By Categories: NewsPublished On: Tuesday 25 February 2014

lezThe prospect of more and tighter low emission zones (LEZs) in British cities has been raised by the decision of the European Commission to launch legal proceedings against the UK for breaching air pollution limits.

Nitrogen dioxide (NO2) levels in conurbations including Greater London, Greater Manchester, the West Midlands, Merseyside and Glasgow are unacceptably high.

While London has an LEZ which focuses on medium and heavy-duty diesel-engined vehicles, the main emphasis so far within it has been on the reduction of particulate emissions: and engines which are very clean as far as particulate matter is concerned are often large producers of NO2.

The situation is further complicated because the Euro emissions standards do not measure NO2 as a discrete entity. They do measure NOx, which covers both NO2 and nitric oxide (NO) gases, and both gases are produced whenever combustion takes place in a nitrogen-rich atmosphere such as Earth’s.

They are also produced naturally, by lightning for example.
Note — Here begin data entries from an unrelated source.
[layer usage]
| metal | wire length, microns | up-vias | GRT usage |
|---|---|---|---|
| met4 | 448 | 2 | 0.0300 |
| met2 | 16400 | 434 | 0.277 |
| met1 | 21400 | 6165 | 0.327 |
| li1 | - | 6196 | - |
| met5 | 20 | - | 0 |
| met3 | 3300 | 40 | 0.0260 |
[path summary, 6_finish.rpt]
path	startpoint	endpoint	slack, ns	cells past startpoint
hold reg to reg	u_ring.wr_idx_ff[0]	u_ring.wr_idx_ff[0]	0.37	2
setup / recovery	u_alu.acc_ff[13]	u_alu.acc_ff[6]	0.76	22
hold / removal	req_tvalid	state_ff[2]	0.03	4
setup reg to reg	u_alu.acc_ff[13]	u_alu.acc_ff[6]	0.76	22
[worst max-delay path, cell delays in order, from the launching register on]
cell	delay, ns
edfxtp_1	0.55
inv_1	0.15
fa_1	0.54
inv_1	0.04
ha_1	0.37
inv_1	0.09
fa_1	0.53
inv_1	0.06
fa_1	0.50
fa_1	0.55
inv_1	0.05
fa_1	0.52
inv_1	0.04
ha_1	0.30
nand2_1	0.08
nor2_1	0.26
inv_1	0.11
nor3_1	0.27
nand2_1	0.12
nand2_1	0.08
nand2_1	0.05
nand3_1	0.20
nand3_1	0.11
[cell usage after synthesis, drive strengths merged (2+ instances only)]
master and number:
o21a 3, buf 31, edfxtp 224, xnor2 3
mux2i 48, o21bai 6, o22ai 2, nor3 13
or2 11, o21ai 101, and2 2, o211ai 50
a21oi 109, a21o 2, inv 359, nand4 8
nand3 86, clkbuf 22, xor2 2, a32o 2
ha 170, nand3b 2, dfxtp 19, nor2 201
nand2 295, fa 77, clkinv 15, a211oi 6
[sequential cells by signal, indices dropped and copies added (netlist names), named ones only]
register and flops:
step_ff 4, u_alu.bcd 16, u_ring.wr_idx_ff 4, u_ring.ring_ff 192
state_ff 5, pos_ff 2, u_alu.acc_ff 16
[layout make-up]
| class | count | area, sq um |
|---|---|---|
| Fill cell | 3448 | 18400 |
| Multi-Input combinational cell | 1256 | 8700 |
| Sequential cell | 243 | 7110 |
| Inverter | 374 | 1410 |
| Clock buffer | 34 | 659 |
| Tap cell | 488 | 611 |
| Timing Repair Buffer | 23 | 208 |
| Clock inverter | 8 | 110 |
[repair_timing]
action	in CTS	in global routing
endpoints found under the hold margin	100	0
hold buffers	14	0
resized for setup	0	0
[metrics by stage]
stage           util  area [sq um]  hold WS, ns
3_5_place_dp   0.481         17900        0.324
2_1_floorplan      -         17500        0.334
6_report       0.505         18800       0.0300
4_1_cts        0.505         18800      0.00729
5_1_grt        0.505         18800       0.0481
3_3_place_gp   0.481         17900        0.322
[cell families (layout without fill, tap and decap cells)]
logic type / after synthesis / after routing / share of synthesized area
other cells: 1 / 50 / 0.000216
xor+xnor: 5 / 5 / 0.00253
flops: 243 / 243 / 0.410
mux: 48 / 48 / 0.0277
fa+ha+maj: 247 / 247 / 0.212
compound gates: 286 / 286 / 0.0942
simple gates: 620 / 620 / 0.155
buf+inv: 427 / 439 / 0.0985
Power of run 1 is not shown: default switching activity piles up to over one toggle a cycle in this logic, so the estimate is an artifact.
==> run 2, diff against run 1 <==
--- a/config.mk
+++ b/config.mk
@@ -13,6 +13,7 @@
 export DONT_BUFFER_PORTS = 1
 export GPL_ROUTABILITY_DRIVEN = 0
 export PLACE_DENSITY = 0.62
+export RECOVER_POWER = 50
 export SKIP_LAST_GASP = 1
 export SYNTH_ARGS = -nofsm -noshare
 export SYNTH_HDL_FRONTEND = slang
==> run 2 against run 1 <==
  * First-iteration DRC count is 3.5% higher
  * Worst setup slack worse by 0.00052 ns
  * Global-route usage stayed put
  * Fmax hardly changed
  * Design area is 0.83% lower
--- config.mk ---
export PLATFORM = sky130hd
export DESIGN_NAME = multicore_run_state_controller_flat
export DESIGN_NICKNAME = d
export VERILOG_FILES = /design/src/sv/rsc_pkg.sv /design/src/sv/rsc_interfaces.sv /design/src/sv/multicore_run_state_controller.sv /design/src/sv/rsc_tally.sv /design/src/flat_wrapper.sv
export VERILOG_INCLUDE_DIRS = /design/src /design/src/sv
export SDC_FILE = /design/constraint.sdc
export NUM_CORES = 1
export LEC_CHECK = 0
export ABC_CLOCK_PERIOD_IN_PS = 16300
export BUFFER_PORTS_ARGS = -buffer_cell sky130_fd_sc_hd__buf_4
export CORE_ASPECT_RATIO = 0.5
export CORE_MARGIN = 2
export CORE_UTILIZATION = 64
export DETAILED_ROUTE_END_ITERATION = 16
export GPL_TIMING_DRIVEN = 1
export HOLD_SLACK_MARGIN = 0.03
export PLACE_DENSITY = 0.92
export RECOVER_POWER = 100
export SLEW_MARGIN = 5
export SYNTH_ARGS = -nofsm -noshare
export SYNTH_HDL_FRONTEND = slang
export SYNTH_SLANG_ARGS = --single-unit
--- constraint.sdc ---
create_clock -name clk -period 16.3 [get_ports clk]
set_input_delay 3.26 -clock clk [delete_from_list [all_inputs] [get_ports clk]]
set_output_delay 3.26 -clock clk [all_outputs]
set_load 0.03 [all_outputs]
Efficient and otherwise clean high-temperature combustion tends to produce more NOx gases than inefficient, low-temperature ‘dirty’ combustion; hence the use of exhaust gas recirculation to reduce combustion peak temperatures in modern diesel engines.

NO2 is said to cause lung inflammation and is of particular concern to patients suffering from asthma.

Several other EU member states, including France, Sweden, Denmark and Greece, also exceed the limits, but the UK is the first state to be prosecuted.

“Our priority is to protect public health and the environment,” European Commission spokesman Joe Hennon has told the BBC. “We think that’s what the people of the UK would want as well.”

Besides raising the prospect of more, and more stringent, LEZs in British cities, the prosecution may also encourage the authorities to curb the marketing and use of devices which bypass the SCR NOx-control systems on Euro 4, 5 and 6 trucks and buses.